1916 film by Donald MacDonald

The White Rosette is a 1916 American silent drama film directed by Donald MacDonald starring Eugenie Forde, Helen Rosson, and Richard La Reno.

==Plot==
According to a film magazine, "In the romantic days of the Eleventh Century the prologue of this picture shows us, Sir Errol, a victorious knight, returns to the castle of his liege lord, the Baron Edward, where he renews his vows with Lady Maud, his betrothed mistress. During Sir Errol's absence from the realm, the Baron has married Lady Elfrleda, daughter of an impecunious nobleman. Edward loves Elfrleda, but for her the marriage was solely one of expediency. She loses her heart to the handsome young knight. Learning that Errol and Maud are afllanced, Elfrleda banishes her lady-in-waiting by sending Maud home to her father. Sir Longson, a retainer of the Baron's. The lovers meet secretly on the eve of Maud's departure, and she pins over Errol's heart a small, white rosette. He pledges to remain always her true and loyal knight.

No sooner is Maud out of the way than the Baron's bride lays siege to Sir Errol. She plots with Lord Kerrigan and his followers to have the Baron murdered and Errol installed in the baronetcy. The conspiracy finds its way to Lady Maud's ears. On the eve of the night appointed for his death, she determines to warn Edward. Disguised as a maiden knight, she reaches the Baron's chamber — just too late. Maud is fatally wounded by the assassins. On recognizing his dead love. Sir Errol, renounces the Lady Elfrleda, and plucking the white rosette from his breast, swears on the hilt of his sword that he will atone for his dishonored life, be it now or a thousand years to come.

The picture then introduces us to Pierpont Carewe, a railroad magnate, whose wife, Frieda, has married him solely for his wealth. Thomas Eric, a young civil engineer in Carewe's employ, returns to New York after a successful survey for a new road, and Carewe rewards him with a block of stock in the company. Frieda falls in love with Eric. The young engineer already is engaged to be married to Joan Long, daughter of Carewe's head engineer. Frieda schemes to get the Longs exiled to Bermuda, and then plots with Van Kerr, an unprincipled grafter, to place Eric in a position involving both his financial and his personal honor, the only solution of which shall be that he yield to the implorations of his inamorata, the wife of his chief.

A few days later, Frieda traps the young man in her boudoir, declares her love, and begs him to run away with her. Finding his loyalty to his absent sweetheart still unshaken, she informs him that the stock which she recently borrowed of him, she tricked out of him, the better to have him In her control now.
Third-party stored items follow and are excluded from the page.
### src/rtl/fetch_stage_ifid_reg.sv
// IF/ID pipeline register with write enable, flush and bubble insert.
// Flush wins over everything (including a deasserted write enable); bubble applies only on write.
module ifid_reg
    import fetch_stage_pkg::*;
#(
    parameter int DW = 32
) (
    input  logic          clk,
    input  logic          rst,
    input  logic          write_en,
    input  logic          flush,
    input  logic          bubble,
    input  logic [DW-1:0] instr_in,
    input  logic [DW-1:0] pc4_in,
    output logic [DW-1:0] instr,
    output logic [DW-1:0] pc4,
    output logic          valid
);

    always_ff @(posedge clk) begin
        if (rst || flush) begin
            instr <= DW'(NOP_INSTR);
            pc4   <= '0;
            valid <= 1'b0;
        end else if (write_en) begin
            if (bubble) begin
                instr <= DW'(NOP_INSTR);
                pc4   <= '0;
                valid <= 1'b0;
            end else begin
                instr <= instr_in;
                pc4   <= pc4_in;
                valid <= 1'b1;
            end
        end
    end

endmodule

### src/rtl/fetch_stage.sv
// MIPS instruction-fetch stage: PC, imem request FSM (FETCH/HOLD/DRAIN) and IF/ID register.
// Accepts 1 instr/cycle on zero-wait memory; hazard holds park a returned word in a buffer.
module fetch_stage
    import fetch_stage_pkg::*;
#(
    parameter logic [31:0] RESET_PC = DEFAULT_RESET_PC,
    parameter int          CNT_W    = 16
) (
    input  logic             clk,
    input  logic             rst,
    input  logic             pc_write,
    input  logic             ifid_write,
    input  logic             branch_taken,
    input  logic [31:0]      branch_target,
    input  logic             jump,
    input  logic [31:0]      jump_target,
    output logic             imem_req,
    output logic [31:0]      imem_addr,
    input  logic [31:0]      imem_rdata,
    input  logic             imem_ready,
    output logic [31:0]      ifid_instr,
    output logic [31:0]      ifid_pc4,
    output logic             ifid_valid,
    output logic             fetch_stall,
    output logic [CNT_W-1:0] stall_count
);

    fetch_state_t state, state_nxt;

    logic [31:0]      pc_q;
    logic [31:0]      hold_buf;
    logic [31:0]      drain_tgt;
    logic [CNT_W-1:0] stall_q;

    logic        redirect;
    logic [31:0] redirect_pc;
    logic        hold;

    logic        pc_ld;
    logic [31:0] pc_d;
    logic        buf_ld;
    logic        tgt_ld;
    logic        ifid_we;
    logic        ifid_flush;
    logic        ifid_bubble;
    logic [31:0] ifid_src;

    // Branch is the older instruction, so it beats a simultaneous jump.
    assign redirect    = branch_taken | jump;
    assign redirect_pc = branch_taken ? branch_target : jump_target;
    assign hold        = !(pc_write && ifid_write);

    always_ff @(posedge clk) begin
        if (rst) begin
            state <= ST_FETCH;
        end else begin
            state <= state_nxt;
        end
    end

    always_comb begin
        state_nxt   = state;
        pc_ld       = 1'b0;
        pc_d        = pc_q;
        buf_ld      = 1'b0;
        tgt_ld      = 1'b0;
        ifid_we     = 1'b0;
        ifid_flush  = 1'b0;
        ifid_bubble = 1'b0;
        ifid_src    = imem_rdata;
        case (state)
            ST_FETCH: begin
                if (imem_ready) begin
                    if (redirect) begin
                        pc_ld      = 1'b1;
                        pc_d       = redirect_pc;
                        ifid_flush = 1'b1;
                    end else if (!hold) begin
                        pc_ld   = 1'b1;
                        pc_d    = pc_next(pc_q);
                        ifid_we = 1'b1;
                    end else begin
                        buf_ld    = 1'b1;
                        state_nxt = ST_HOLD;
                    end
                end else if (redirect) begin
                    // Request already on the bus must complete before the target is fetched.
                    tgt_ld     = 1'b1;
                    ifid_flush = 1'b1;
                    state_nxt  = ST_DRAIN;
                end else if (ifid_write) begin
                    ifid_we     = 1'b1;
                    ifid_bubble = 1'b1;
                end
            end
            ST_HOLD: begin
                if (redirect) begin
                    pc_ld      = 1'b1;
                    pc_d       = redirect_pc;
                    ifid_flush = 1'b1;
                    state_nxt  = ST_FETCH;
                end else if (!hold) begin
                    pc_ld     = 1'b1;
                    pc_d      = pc_next(pc_q);
                    ifid_we   = 1'b1;
                    ifid_src  = hold_buf;
                    state_nxt = ST_FETCH;
                end
            end
            ST_DRAIN: begin
                if (imem_ready) begin
                    pc_ld      = 1'b1;
                    pc_d       = redirect ? redirect_pc : drain_tgt;
                    ifid_flush = 1'b1;
                    state_nxt  = ST_FETCH;
                end else if (redirect) begin
                    tgt_ld = 1'b1;
                end
            end
            default: begin
                state_nxt = ST_FETCH;
            end
        endcase
    end

    always_comb begin
        imem_addr   = pc_q;
        imem_req    = !rst && (state != ST_HOLD);
        fetch_stall = !rst && (((state == ST_FETCH) && !imem_ready) || (state == ST_DRAIN));
    end

    always_ff @(posedge clk) begin
        if (rst) begin
            pc_q      <= RESET_PC;
            hold_buf  <= '0;
            drain_tgt <= '0;
            stall_q   <= '0;
        end else begin
            if (pc_ld) begin
                pc_q <= pc_d;
            end
            if (buf_ld) begin
                hold_buf <= imem_rdata;
            end
            if (tgt_ld) begin
                drain_tgt <= redirect_pc;
            end
            if (!pc_write && (stall_q != '1)) begin
                stall_q <= stall_q + CNT_W'(1);
            end
        end
    end

    assign stall_count = stall_q;

    ifid_reg #(
        .DW (32)
    ) u_ifid_reg (
        .clk      (clk),
        .rst      (rst),
        .write_en (ifid_we),
        .flush    (ifid_flush),
        .bubble   (ifid_bubble),
        .instr_in (ifid_src),
        .pc4_in   (pc_next(pc_q)),
        .instr    (ifid_instr),
        .pc4      (ifid_pc4),
        .valid    (ifid_valid)
    );

endmodule
### config.mk
export PLATFORM = sky130hd
export DESIGN_NAME = fetch_stage
export DESIGN_NICKNAME = d
export VERILOG_FILES = /design/src/rtl/fetch_stage_pkg.sv /design/src/rtl/fetch_stage_ifid_reg.sv /design/src/rtl/fetch_stage.sv
export SDC_FILE = /design/constraint.sdc
export NUM_CORES = 1
export LEC_CHECK = 0
export BUFFER_PORTS_ARGS = -buffer_cell sky130_fd_sc_hd__buf_2
export CAP_MARGIN = 20
export CORE_AREA = 2 2 135 268
export CTS_CLUSTER_DIAMETER = 40
export DETAILED_ROUTE_END_ITERATION = 12
export DIE_AREA = 0 0 137 270
export GPL_TIMING_DRIVEN = 0
export PLACE_DENSITY_LB_ADDON = 0.3
export SLEW_MARGIN = 40
export SYNTH_ARGS = -nofsm -noshare
export SYNTH_HDL_FRONTEND = slang
export SYNTH_SLANG_ARGS = --single-unit
### constraint.sdc
create_clock -name clk -period 5.74 [get_ports clk]
set_input_delay 0.287 -clock clk [delete_from_list [all_inputs] [get_ports clk]]
set_output_delay 0.287 -clock clk [all_outputs]
set_load 0.005 [all_outputs]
Eric, left to choose his course, is visited by a vision of his mediaeval [sic] forbear, Sir Errol. The life of that blasted flower of ancient chivalry passes before his inner eye in a series of vivid pictures until, over the dead body of the Lady Maud, in the character of Errol, he swears to atone for his faithlessness. Coming to himself, the young man recognizes in the present situation the opportunity for expiation which the restless soul of his ancestor has been seeking for nine hundred years.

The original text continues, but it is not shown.